>>>>

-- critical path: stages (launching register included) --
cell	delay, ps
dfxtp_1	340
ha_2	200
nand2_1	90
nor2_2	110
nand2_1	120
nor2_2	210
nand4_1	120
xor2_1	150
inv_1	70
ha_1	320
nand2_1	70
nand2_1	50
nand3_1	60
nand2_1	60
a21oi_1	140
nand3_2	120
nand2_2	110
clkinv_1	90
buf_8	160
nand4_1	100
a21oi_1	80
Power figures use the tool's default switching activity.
<file path="src/sv/pus_pkg.sv">
// shared types, constants and helpers for the png scanline unfilter
`timescale 1ns / 1ps
`default_nettype none

package pus_pkg;

   // default geometry
   localparam int DEF_MAX_WIDTH       = 4096;
   localparam int DEF_BYTES_PER_PIXEL = 4;

   // register file
   localparam int   CSR_ADDR_W       = 3;
   localparam int   CSR_DATA_W       = 32;
   localparam int   IMAGE_WIDTH_W    = 13;
   localparam int   IMAGE_HEIGHT_W   = 16;
   localparam logic REG_IMAGE_WIDTH  = 1'b0;
   localparam logic REG_IMAGE_HEIGHT = 1'b1;

   // highest legal filter code
   localparam logic [7:0] FILTER_MAX = 8'd4;

   typedef enum logic [2:0] {
      FLT_NONE  = 3'd0,
      FLT_SUB   = 3'd1,
      FLT_UP    = 3'd2,
      FLT_AVG   = 3'd3,
      FLT_PAETH = 3'd4,
      FLT_BAD   = 3'd5
   } filter_type;

   // one sample on its way from the counter stage to reconstruction
   typedef struct packed {
      logic [7:0] raw;
      filter_type filter;
      logic       first_row;
      logic       first_pixel;
      logic       row_end;
      logic       image_end;
   } pus_item_type;

   // paeth predictor: nearest of left, up, up-left to left + up - up-left
   function automatic logic [7:0] paeth_pick(input logic [7:0] a,
                                             input logic [7:0] b,
                                             input logic [7:0] c);
      logic signed [9:0] p;
      logic signed [9:0] da;
      logic signed [9:0] db;
      logic signed [9:0] dc;
      p  = $signed({2'b00, a}) + $signed({2'b00, b}) - $signed({2'b00, c});
      da = p - $signed({2'b00, a});
      db = p - $signed({2'b00, b});
      dc = p - $signed({2'b00, c});
      if (da < 0) da = -da;
      if (db < 0) db = -db;
      if (dc < 0) dc = -dc;
      if (da <= db && da <= dc) return a;
      else if (db <= dc) return b;
      else return c;
   endfunction

endpackage

`default_nettype wire

</file>
<file path="src/sv/pus_recon.sv">
// filter reversal, neighbor history and result register
`timescale 1ns / 1ps
`default_nettype none

module pus_recon #(
   parameter int ADDR_W          = 14,
   parameter int BYTES_PER_PIXEL = 4
) (
   input  wire logic                  clock,
   input  wire logic                  reset,
   input  wire logic                  b_valid,
   input  wire pus_pkg::pus_item_type b_item,
   input  wire logic [ADDR_W-1:0]     b_addr,
   input  wire logic [7:0]            up_byte,
   output logic                       b_take,
   output logic                       wr_en,
   output logic      [ADDR_W-1:0]     wr_addr,
   output logic      [7:0]            wr_data,
   output logic                       rsp_valid,
   input  wire logic                  rsp_stall,
   output logic      [7:0]            rsp_pixel_byte,
   output logic                       rsp_row_end,
   output logic                       rsp_image_end,
   output logic                       rsp_bad_filter
);

   import pus_pkg::*;

   logic [7:0] left_ff   [BYTES_PER_PIXEL];
   logic [7:0] upleft_ff [BYTES_PER_PIXEL];

   logic       rsp_valid_ff, rsp_valid_in;
   logic [7:0] rsp_pixel_byte_ff;
   logic       rsp_row_end_ff;
   logic       rsp_image_end_ff;
   logic       rsp_bad_filter_ff;

   logic       out_free;
   logic [7:0] up;
   logic [7:0] left;
   logic [7:0] upleft;
   logic [8:0] avg_sum;
   logic [7:0] predict;
   logic [7:0] recon;

   // result register can take a new transaction
   assign out_free = ~rsp_valid_ff | ~rsp_stall;
   assign b_take   = out_free;

   // neighbors, zero outside the image
   always_comb begin
      up      = b_item.first_row ? 8'd0 : up_byte;
      left    = b_item.first_pixel ? 8'd0 : left_ff[BYTES_PER_PIXEL-1];
      upleft  = b_item.first_pixel ? 8'd0 : upleft_ff[BYTES_PER_PIXEL-1];
      avg_sum = {1'b0, left} + {1'b0, up};
   end

   // predictor select
   always_comb begin
      case (b_item.filter)
         FLT_NONE:  predict = 8'd0;
         FLT_SUB:   predict = left;
         FLT_UP:    predict = up;
         FLT_AVG:   predict = avg_sum[8:1];
         FLT_PAETH: predict = paeth_pick(left, up, upleft);
         default:   predict = 8'd0;
      endcase
      recon = b_item.raw + predict;
   end

   // write back to the line store as the sample leaves
   assign wr_en   = b_valid & out_free;
   assign wr_addr = b_addr;
   assign wr_data = recon;

   // one pixel of history for left and up-left
   always_ff @(posedge clock) begin
      if (wr_en) begin
         left_ff[0]   <= recon;
         upleft_ff[0] <= up;
         for (int i = 1; i < BYTES_PER_PIXEL; i++) begin
            left_ff[i]   <= left_ff[i-1];
            upleft_ff[i] <= upleft_ff[i-1];
         end
      end
   end

   // result valid
   always_comb begin
      rsp_valid_in = rsp_valid_ff;
      if (wr_en) begin
         rsp_valid_in = 1'b1;
      end else if (!rsp_stall) begin
         rsp_valid_in = 1'b0;
      end
   end

   always_ff @(posedge clock) begin
      if (reset) begin
         rsp_valid_ff <= 1'b0;
      end else begin
         rsp_valid_ff <= rsp_valid_in;
      end
   end

   // result payload
   always_ff @(posedge clock) begin
      if (wr_en) begin
         rsp_pixel_byte_ff <= recon;
         rsp_row_end_ff    <= b_item.row_end;
         rsp_image_end_ff  <= b_item.image_end;
         rsp_bad_filter_ff <= (b_item.filter == FLT_BAD);
      end
   end

   assign rsp_valid      = rsp_valid_ff;
   assign rsp_pixel_byte = rsp_pixel_byte_ff;
   assign rsp_row_end    = rsp_row_end_ff;
   assign rsp_image_end  = rsp_image_end_ff;
   assign rsp_bad_filter = rsp_bad_filter_ff;

   // the last byte of an image is also the last of its row
   a_image_end_row_end: assert property (@(posedge clock) disable iff (reset)
      rsp_valid_ff && rsp_image_end_ff |-> rsp_row_end_ff)
      else $error("image end without row end");

   // every sample written back shows up as a result
   a_write_gives_result: assert property (@(posedge clock) disable iff (reset)
      wr_en |=> rsp_valid_ff)
      else $error("reconstructed sample not presented");

endmodule

`default_nettype wire

</file>
**config.mk**
```make
export PLATFORM = sky130hd
export DESIGN_NAME = playback_transport_clock_top_flat
export DESIGN_NICKNAME = d
export VERILOG_FILES = /design/src/rtl/core/ptc_pkg.sv /design/src/rtl/core/ptc_if.sv /design/src/rtl/core/ptc_mul.sv /design/src/rtl/core/ptc_rem.sv /design/src/rtl/core/playback_transport_clock_top.sv /design/src/flat_wrapper.sv
export VERILOG_INCLUDE_DIRS = /design/src /design/src/rtl/core
export SDC_FILE = /design/constraint.sdc
export NUM_CORES = 2
export LEC_CHECK = 0
export BUFFER_PORTS_ARGS = -buffer_cell sky130_fd_sc_hd__buf_4
export CORE_MARGIN = 2
export CORE_UTILIZATION = 50
export CTS_CLUSTER_SIZE = 28
export DETAILED_ROUTE_END_ITERATION = 7
export HOLD_SLACK_MARGIN = 0.06
export PLACE_DENSITY = 0.7
export SETUP_SLACK_MARGIN = 0.02
export SLEW_MARGIN = 20
export SYNTH_ARGS = -nofsm -noshare
export SYNTH_HDL_FRONTEND = slang
export SYNTH_SLANG_ARGS = --single-unit
```
**constraint.sdc**
```tcl
create_clock -name clk -period 5.2 [get_ports clk]
set_input_delay 0.52 -clock clk [delete_from_list [all_inputs] [get_ports clk]]
set_output_delay 0.52 -clock clk [all_outputs]
set_load 0.005 [all_outputs]
```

<<<<

### TASK DESCRIPTION
Respond with a number only, the count of lines in the entries where the string "register" occurs.

### OUTPUT FOR THIS EXERCISE
4